■ **What you need to do**:
Using the data below, repeat all of it precisely.

Stored data:
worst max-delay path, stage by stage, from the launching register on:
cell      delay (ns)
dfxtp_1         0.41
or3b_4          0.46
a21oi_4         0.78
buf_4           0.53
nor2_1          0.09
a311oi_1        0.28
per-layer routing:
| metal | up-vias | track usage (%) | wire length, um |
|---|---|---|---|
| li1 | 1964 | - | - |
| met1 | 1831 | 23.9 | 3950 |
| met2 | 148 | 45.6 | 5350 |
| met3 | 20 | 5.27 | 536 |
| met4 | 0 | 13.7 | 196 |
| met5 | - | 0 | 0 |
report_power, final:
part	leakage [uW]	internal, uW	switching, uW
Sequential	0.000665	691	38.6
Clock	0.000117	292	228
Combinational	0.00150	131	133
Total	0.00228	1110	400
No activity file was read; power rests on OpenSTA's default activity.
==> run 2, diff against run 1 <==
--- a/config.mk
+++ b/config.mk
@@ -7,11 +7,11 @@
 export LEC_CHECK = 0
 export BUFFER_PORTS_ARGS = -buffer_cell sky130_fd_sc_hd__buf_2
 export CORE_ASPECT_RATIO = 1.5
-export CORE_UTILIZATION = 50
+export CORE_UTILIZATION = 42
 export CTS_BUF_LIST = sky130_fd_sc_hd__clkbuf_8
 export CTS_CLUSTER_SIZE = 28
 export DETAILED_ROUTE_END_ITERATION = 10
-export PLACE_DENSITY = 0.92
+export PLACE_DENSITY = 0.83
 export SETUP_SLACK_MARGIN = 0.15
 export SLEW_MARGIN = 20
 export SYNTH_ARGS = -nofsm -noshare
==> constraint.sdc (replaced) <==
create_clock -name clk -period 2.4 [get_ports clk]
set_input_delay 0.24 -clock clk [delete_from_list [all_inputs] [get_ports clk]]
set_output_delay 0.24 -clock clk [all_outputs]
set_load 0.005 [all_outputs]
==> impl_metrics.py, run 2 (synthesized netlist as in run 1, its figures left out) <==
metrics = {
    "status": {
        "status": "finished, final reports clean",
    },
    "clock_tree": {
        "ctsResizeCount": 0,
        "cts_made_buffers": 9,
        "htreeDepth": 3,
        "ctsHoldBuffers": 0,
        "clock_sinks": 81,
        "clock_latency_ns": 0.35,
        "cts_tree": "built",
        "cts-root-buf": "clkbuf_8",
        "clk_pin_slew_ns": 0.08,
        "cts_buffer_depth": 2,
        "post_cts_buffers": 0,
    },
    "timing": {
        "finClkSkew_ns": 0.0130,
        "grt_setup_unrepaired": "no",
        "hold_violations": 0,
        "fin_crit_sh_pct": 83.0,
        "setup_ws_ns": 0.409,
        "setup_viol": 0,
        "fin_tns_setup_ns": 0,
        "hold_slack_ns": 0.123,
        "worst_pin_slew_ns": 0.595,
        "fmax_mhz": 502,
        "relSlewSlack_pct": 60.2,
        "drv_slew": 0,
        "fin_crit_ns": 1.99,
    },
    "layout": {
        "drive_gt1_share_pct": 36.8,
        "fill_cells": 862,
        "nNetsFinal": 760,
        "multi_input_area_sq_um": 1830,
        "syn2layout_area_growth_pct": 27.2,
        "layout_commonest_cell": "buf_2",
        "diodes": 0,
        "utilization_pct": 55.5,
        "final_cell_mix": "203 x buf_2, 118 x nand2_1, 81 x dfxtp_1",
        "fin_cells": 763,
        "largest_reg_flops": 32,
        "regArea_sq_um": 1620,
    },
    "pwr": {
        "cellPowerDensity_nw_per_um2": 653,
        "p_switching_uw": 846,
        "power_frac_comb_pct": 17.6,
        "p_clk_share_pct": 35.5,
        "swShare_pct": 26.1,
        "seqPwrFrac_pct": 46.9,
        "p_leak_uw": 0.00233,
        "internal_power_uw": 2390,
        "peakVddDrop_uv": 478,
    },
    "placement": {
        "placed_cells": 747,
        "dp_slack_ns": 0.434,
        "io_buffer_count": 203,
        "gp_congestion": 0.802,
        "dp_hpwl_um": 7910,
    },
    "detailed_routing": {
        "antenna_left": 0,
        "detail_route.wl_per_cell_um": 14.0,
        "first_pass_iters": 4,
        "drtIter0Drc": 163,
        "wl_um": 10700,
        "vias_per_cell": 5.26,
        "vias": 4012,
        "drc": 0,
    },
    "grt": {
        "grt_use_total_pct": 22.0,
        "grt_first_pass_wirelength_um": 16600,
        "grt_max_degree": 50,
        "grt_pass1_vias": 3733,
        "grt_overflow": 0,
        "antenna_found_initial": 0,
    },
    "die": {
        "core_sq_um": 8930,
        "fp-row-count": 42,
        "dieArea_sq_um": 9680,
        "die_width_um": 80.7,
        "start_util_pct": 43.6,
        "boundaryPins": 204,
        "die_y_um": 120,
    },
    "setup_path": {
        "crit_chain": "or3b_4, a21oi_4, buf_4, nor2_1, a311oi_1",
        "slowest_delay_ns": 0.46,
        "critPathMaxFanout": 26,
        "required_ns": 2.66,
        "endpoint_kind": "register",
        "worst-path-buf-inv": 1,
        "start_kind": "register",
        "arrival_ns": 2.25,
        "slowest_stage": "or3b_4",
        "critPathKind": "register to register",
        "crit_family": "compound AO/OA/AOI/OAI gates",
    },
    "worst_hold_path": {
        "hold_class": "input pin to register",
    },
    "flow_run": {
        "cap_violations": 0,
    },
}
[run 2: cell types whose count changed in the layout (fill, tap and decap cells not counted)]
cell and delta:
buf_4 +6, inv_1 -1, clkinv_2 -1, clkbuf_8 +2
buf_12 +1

■ **Solution to this problem**:
worst max-delay path, stage by stage, from the launching register on:
cell      delay (ns)
dfxtp_1         0.41
or3b_4          0.46
a21oi_4         0.78
buf_4           0.53
nor2_1          0.09
a311oi_1        0.28
per-layer routing:
| metal | up-vias | track usage (%) | wire length, um |
|---|---|---|---|
| li1 | 1964 | - | - |
| met1 | 1831 | 23.9 | 3950 |
| met2 | 148 | 45.6 | 5350 |
| met3 | 20 | 5.27 | 536 |
| met4 | 0 | 13.7 | 196 |
| met5 | - | 0 | 0 |
report_power, final:
part	leakage [uW]	internal, uW	switching, uW
Sequential	0.000665	691	38.6
Clock	0.000117	292	228
Combinational	0.00150	131	133
Total	0.00228	1110	400
No activity file was read; power rests on OpenSTA's default activity.
==> run 2, diff against run 1 <==
--- a/config.mk
+++ b/config.mk
@@ -7,11 +7,11 @@
 export LEC_CHECK = 0
 export BUFFER_PORTS_ARGS = -buffer_cell sky130_fd_sc_hd__buf_2
 export CORE_ASPECT_RATIO = 1.5
-export CORE_UTILIZATION = 50
+export CORE_UTILIZATION = 42
 export CTS_BUF_LIST = sky130_fd_sc_hd__clkbuf_8
 export CTS_CLUSTER_SIZE = 28
 export DETAILED_ROUTE_END_ITERATION = 10
-export PLACE_DENSITY = 0.92
+export PLACE_DENSITY = 0.83
 export SETUP_SLACK_MARGIN = 0.15
 export SLEW_MARGIN = 20
 export SYNTH_ARGS = -nofsm -noshare
==> constraint.sdc (replaced) <==
create_clock -name clk -period 2.4 [get_ports clk]
set_input_delay 0.24 -clock clk [delete_from_list [all_inputs] [get_ports clk]]
set_output_delay 0.24 -clock clk [all_outputs]
set_load 0.005 [all_outputs]
==> impl_metrics.py, run 2 (synthesized netlist as in run 1, its figures left out) <==
metrics = {
    "status": {
        "status": "finished, final reports clean",
    },
    "clock_tree": {
        "ctsResizeCount": 0,
        "cts_made_buffers": 9,
        "htreeDepth": 3,
        "ctsHoldBuffers": 0,
        "clock_sinks": 81,
        "clock_latency_ns": 0.35,
        "cts_tree": "built",
        "cts-root-buf": "clkbuf_8",
        "clk_pin_slew_ns": 0.08,
        "cts_buffer_depth": 2,
        "post_cts_buffers": 0,
    },
    "timing": {
        "finClkSkew_ns": 0.0130,
        "grt_setup_unrepaired": "no",
        "hold_violations": 0,
        "fin_crit_sh_pct": 83.0,
        "setup_ws_ns": 0.409,
        "setup_viol": 0,
        "fin_tns_setup_ns": 0,
        "hold_slack_ns": 0.123,
        "worst_pin_slew_ns": 0.595,
        "fmax_mhz": 502,
        "relSlewSlack_pct": 60.2,
        "drv_slew": 0,
        "fin_crit_ns": 1.99,
    },
    "layout": {
        "drive_gt1_share_pct": 36.8,
        "fill_cells": 862,
        "nNetsFinal": 760,
        "multi_input_area_sq_um": 1830,
        "syn2layout_area_growth_pct": 27.2,
        "layout_commonest_cell": "buf_2",
        "diodes": 0,
        "utilization_pct": 55.5,
        "final_cell_mix": "203 x buf_2, 118 x nand2_1, 81 x dfxtp_1",
        "fin_cells": 763,
        "largest_reg_flops": 32,
        "regArea_sq_um": 1620,
    },
    "pwr": {
        "cellPowerDensity_nw_per_um2": 653,
        "p_switching_uw": 846,
        "power_frac_comb_pct": 17.6,
        "p_clk_share_pct": 35.5,
        "swShare_pct": 26.1,
        "seqPwrFrac_pct": 46.9,
        "p_leak_uw": 0.00233,
        "internal_power_uw": 2390,
        "peakVddDrop_uv": 478,
    },
    "placement": {
        "placed_cells": 747,
        "dp_slack_ns": 0.434,
        "io_buffer_count": 203,
        "gp_congestion": 0.802,
        "dp_hpwl_um": 7910,
    },
    "detailed_routing": {
        "antenna_left": 0,
        "detail_route.wl_per_cell_um": 14.0,
        "first_pass_iters": 4,
        "drtIter0Drc": 163,
        "wl_um": 10700,
        "vias_per_cell": 5.26,
        "vias": 4012,
        "drc": 0,
    },
    "grt": {
        "grt_use_total_pct": 22.0,
        "grt_first_pass_wirelength_um": 16600,
        "grt_max_degree": 50,
        "grt_pass1_vias": 3733,
        "grt_overflow": 0,
        "antenna_found_initial": 0,
    },
    "die": {
        "core_sq_um": 8930,
        "fp-row-count": 42,
        "dieArea_sq_um": 9680,
        "die_width_um": 80.7,
        "start_util_pct": 43.6,
        "boundaryPins": 204,
        "die_y_um": 120,
    },
    "setup_path": {
        "crit_chain": "or3b_4, a21oi_4, buf_4, nor2_1, a311oi_1",
        "slowest_delay_ns": 0.46,
        "critPathMaxFanout": 26,
        "required_ns": 2.66,
        "endpoint_kind": "register",
        "worst-path-buf-inv": 1,
        "start_kind": "register",
        "arrival_ns": 2.25,
        "slowest_stage": "or3b_4",
        "critPathKind": "register to register",
        "crit_family": "compound AO/OA/AOI/OAI gates",
    },
    "worst_hold_path": {
        "hold_class": "input pin to register",
    },
    "flow_run": {
        "cap_violations": 0,
    },
}
[run 2: cell types whose count changed in the layout (fill, tap and decap cells not counted)]
cell and delta:
buf_4 +6, inv_1 -1, clkinv_2 -1, clkbuf_8 +2
buf_12 +1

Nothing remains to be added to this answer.